En 50 ans, le nombre de ménages ayant acquis les clés de leur résidence principale a augmenté de 15 points en France métropolitaine, selon une étude de l’Insee qui note que près de 58 % des ménages sont propriétaires de leur logement, contre seulement 43 % en 1968. Sur cette période, le nombre de ménages est passé de 15,7 millions à 27,9 millions.

Cette tendance s’accorde avec une diminution de la part des ménages locataires, et une proportion d’hébergement gratuit presque inexistante aujourd’hui (2 %), contrairement à 1968 (12 %).

Seniors et couples

La part de propriétaires n’a cessé de croître depuis les années 1980 jusqu’en 2010, avant de se stabiliser. Parmi eux, environ un tiers n’a pas fini de rembourser l’emprunt lié à l’achat du logement. Ce taux a fortement augmenté dans les années 1980 avant de baisser jusqu’au milieu des années 2000. Il est stable depuis.

De manière générale, la part de propriétaires augmente avec l’âge : les ménages dont le référent a plus de 60 ans sont plus souvent propriétaires. Mais, en une cinquantaine d’années, l’écart avec les autres tranches d’âge s’est creusé : la part de propriétaires a augmenté de 19 points pour atteindre 73,7 % chez les plus de 60 ans, alors qu’elle restait stable, et relativement faible, chez les ménages les plus jeunes (moins de 25 ans) : entre 6 % et 8 %. Cette disparité est particulièrement marquée en Île-de-France.

Les couples avec ou sans enfants sont plus souvent propriétaires que les personnes seules. De plus, leur part de propriétaires croît significativement depuis 1968 (respectivement de + 23 et + 26 points). En revanche, les familles monoparentales sont moins souvent propriétaires.

Dans toutes les régions

Pour l’Institut, cette augmentation du nombre des propriétaires résulte notamment du « niveau de vie des ménages, du prix du l’immobilier, des conditions d’emprunt et des dispositifs d’aide à l’accession à la propriété ».

La part de propriétaires a cependant augmenté plus fortement parmi les catégories sociales les plus favorisées : respectivement + 23 et + 21 points pour les ménages dont le référent est cadre ou profession intermédiaire, contre + 6 points chez les employés, + 10 chez les agriculteurs ou + 14 chez les ouvriers.

Enfin, la part de ménages propriétaires augmente dans toutes les régions, de 8 points en Occitanie jusqu’à + 18 points en Normandie. Toutefois, les régions qui présentaient une part élevée de propriétaires en 1968 (Bretagne, Nouvelle-Aquitaine, Occitanie…) connaissent les plus faibles hausses. À l’inverse, la hausse est plus nette dans les régions où la part était initialement plus faible (Normandie, Auvergne-Rhône-Alpes…)
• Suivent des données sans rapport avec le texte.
--- config.mk ---
export PLATFORM = sky130hd
export DESIGN_NAME = lvds_link_ctrl
export DESIGN_NICKNAME = d
export VERILOG_FILES = /design/src/rtl/lvds_link_ctrl.sv
export SDC_FILE = /design/constraint.sdc
export NUM_CORES = 1
export LEC_CHECK = 0
export BUFFER_PORTS_ARGS = -buffer_cell sky130_fd_sc_hd__buf_2
export CORE_UTILIZATION = 30
export DETAILED_ROUTE_END_ITERATION = 8
export PLACE_DENSITY = 0.78
export SYNTH_ARGS = -nofsm -noshare
export SYNTH_HDL_FRONTEND = slang
export SYNTH_SLANG_ARGS = --single-unit
--- constraint.sdc ---
create_clock -name CLK -period 2.28 [get_ports CLK]
set_clock_uncertainty 0.1 [all_clocks]
set_input_delay 0.114 -clock CLK [delete_from_list [all_inputs] [get_ports CLK]]
set_output_delay 0.114 -clock CLK [all_outputs]
set_load 0.005 [all_outputs]
--- src/rtl/lvds_link_ctrl.sv ---
// lvds_link_ctrl: LVDS lane-pair bring-up (serdes reset, align wait, training echo)
// followed by round-robin arbitration of two requesters onto the TX enqueue port.
module lvds_link_ctrl #(
    parameter int                DATA_W     = 32,
    parameter int                RST_HOLD   = 16,
    parameter int                TIMEOUT    = 4096,
    parameter int                MAX_RETRY  = 3,
    parameter logic [DATA_W-1:0] TRAIN_WORD = 32'hA5C3_5A3C
) (
    input  logic              CLK,
    input  logic              RST_N,
    input  logic              tx_align_done,
    input  logic              rx_align_done,
    output logic              lvds_reset_n,
    input  logic              req0_valid,
    input  logic [DATA_W-1:0] req0_data,
    output logic              req0_ready,
    input  logic              req1_valid,
    input  logic [DATA_W-1:0] req1_data,
    output logic              req1_ready,
    output logic [DATA_W-1:0] enq_tx,
    output logic              EN_enq_tx,
    input  logic              RDY_enq_tx,
    input  logic [DATA_W-1:0] deq_rx,
    input  logic              RDY_deq_rx,
    output logic              EN_deq_rx,
    output logic [DATA_W-1:0] rx_data,
    output logic              rx_valid,
    input  logic              rx_ready,
    output logic              link_up,
    output logic              link_fail,
    output logic [1:0]        retry_cnt
);
    localparam int CNT_MAX = (TIMEOUT > RST_HOLD) ? TIMEOUT : RST_HOLD;
    localparam int CW = $clog2(CNT_MAX) + 1;
    localparam logic [CW-1:0] HOLD_LAST = CW'(RST_HOLD - 1);
    localparam logic [CW-1:0] TO_LAST   = CW'(TIMEOUT - 1);
    localparam logic [1:0]    RETRY_LIM = 2'(MAX_RETRY);

    typedef enum logic [2:0] {RST_LVDS, WAIT_ALIGN, TRAIN_TX, TRAIN_RX, UP, FAIL} state_t;

    state_t          r_state, w_next, w_fail_dst;
    logic [CW-1:0]   r_cnt;
    logic [1:0]      r_tx_sync, r_rx_sync;
    logic            r_prio;
    logic            r_lvds_reset_n, r_link_up, r_link_fail;
    logic [1:0]      r_retry_cnt, w_retry_nxt;
    logic            w_aligned, w_timeout, w_up, w_tx_fire, w_rx_match, w_attempt_fail;

    assign w_aligned  = r_tx_sync[1] & r_rx_sync[1];
    assign w_timeout  = (r_cnt == TO_LAST);
    assign w_up       = (r_state == UP);
    assign w_tx_fire  = (r_state == TRAIN_TX) & RDY_enq_tx;
    assign w_rx_match = (r_state == TRAIN_RX) & RDY_deq_rx & (deq_rx == TRAIN_WORD);
    assign w_fail_dst = (r_retry_cnt < RETRY_LIM) ? RST_LVDS : FAIL;

    // Progress in a phase always beats a timeout landing in the same cycle
    assign w_attempt_fail = w_timeout & (((r_state == WAIT_ALIGN) & ~w_aligned) |
                                         ((r_state == TRAIN_TX)   & ~w_tx_fire) |
                                         ((r_state == TRAIN_RX)   & ~w_rx_match));

    assign w_retry_nxt = (w_next == UP) ? 2'd0 :
                         (w_attempt_fail && r_retry_cnt < RETRY_LIM) ? r_retry_cnt + 2'd1 :
                         r_retry_cnt;

    always_ff @(posedge CLK or negedge RST_N) begin
        if (!RST_N) begin
            r_tx_sync <= '0;
            r_rx_sync <= '0;
        end else begin
            r_tx_sync <= {r_tx_sync[0], tx_align_done};
            r_rx_sync <= {r_rx_sync[0], rx_align_done};
        end
    end

    always_ff @(posedge CLK or negedge RST_N) begin
        if (!RST_N) begin
            r_state        <= RST_LVDS;
            r_cnt          <= '0;
            r_lvds_reset_n <= 1'b0;
            r_link_up      <= 1'b0;
            r_link_fail    <= 1'b0;
            r_retry_cnt    <= '0;
            r_prio         <= 1'b0;
        end else begin
            r_state        <= w_next;
            r_cnt          <= (w_next != r_state) ? '0 :
                              (r_state == UP || r_state == FAIL) ? r_cnt : r_cnt + 1'b1;
            // Status flops are loaded from the next state so they line up with r_state
            r_lvds_reset_n <= (w_next != RST_LVDS);
            r_link_up      <= (w_next == UP);
            r_link_fail    <= (w_next == FAIL);
            r_retry_cnt    <= w_retry_nxt;
            r_prio         <= req0_ready ? 1'b1 : req1_ready ? 1'b0 : r_prio;
        end
    end

    always_comb begin
        w_next = r_state;
        case (r_state)
            RST_LVDS:   w_next = (r_cnt == HOLD_LAST) ? WAIT_ALIGN : RST_LVDS;
            WAIT_ALIGN: w_next = w_aligned ? TRAIN_TX : w_timeout ? w_fail_dst : WAIT_ALIGN;
            TRAIN_TX:   w_next = w_tx_fire ? TRAIN_RX : w_timeout ? w_fail_dst : TRAIN_TX;
            TRAIN_RX:   w_next = w_rx_match ? UP : w_timeout ? w_fail_dst : TRAIN_RX;
            UP:         w_next = w_aligned ? UP : RST_LVDS;
            default:    w_next = FAIL;
        endcase
    end

    always_comb begin
        req0_ready = w_up & RDY_enq_tx & req0_valid & (~req1_valid | ~r_prio);
        req1_ready = w_up & RDY_enq_tx & req1_valid & (~req0_valid | r_prio);
        EN_enq_tx  = (r_state == TRAIN_TX) ? RDY_enq_tx : (req0_ready | req1_ready);
        enq_tx     = (r_state == TRAIN_TX) ? TRAIN_WORD :
                     req1_ready ? req1_data : req0_ready ? req0_data : '0;
        EN_deq_rx  = (r_state == TRAIN_RX) ? RDY_deq_rx : (w_up & RDY_deq_rx & rx_ready);
        rx_valid   = w_up & RDY_deq_rx;
        rx_data    = w_up ? deq_rx : '0;
    end

    assign lvds_reset_n = r_lvds_reset_n;
    assign link_up      = r_link_up;
    assign link_fail    = r_link_fail;
    assign retry_cnt    = r_retry_cnt;
endmodule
Bien que l’augmentation de la proportion de propriétaires observée en Île-de-France soit proche de la moyenne nationale, elle reste très inférieure aux niveaux observés dans les autres régions (47,4 %). C’est en Bretagne que les propriétaires sont les plus nombreux : 66,4 % des ménages.

Dans l’Union européenne un peu moins d’un tiers des ménages (31 %) étaient locataires de leur logement en 2016. Ce taux varie toutefois fortement : de 4 % en Roumanie à 48 % en Allemagne. Il est en général plus fort dans les pays d’Europe du Nord, qui disposent d’un secteur locatif important et offrent une bonne protection aux locataires et plus faible dans les pays d’Europe centrale, où les locataires ont souvent pu accéder à la propriété après 1989. Les pays méditerranéens occupent une position intermédiaire. Avec 35 % de locataires, la France se rapproche par exemple des pays du Nord ; l’Espagne, avec 22 % de locataires, est à l’inverse plus proche des pays d’Europe centrale.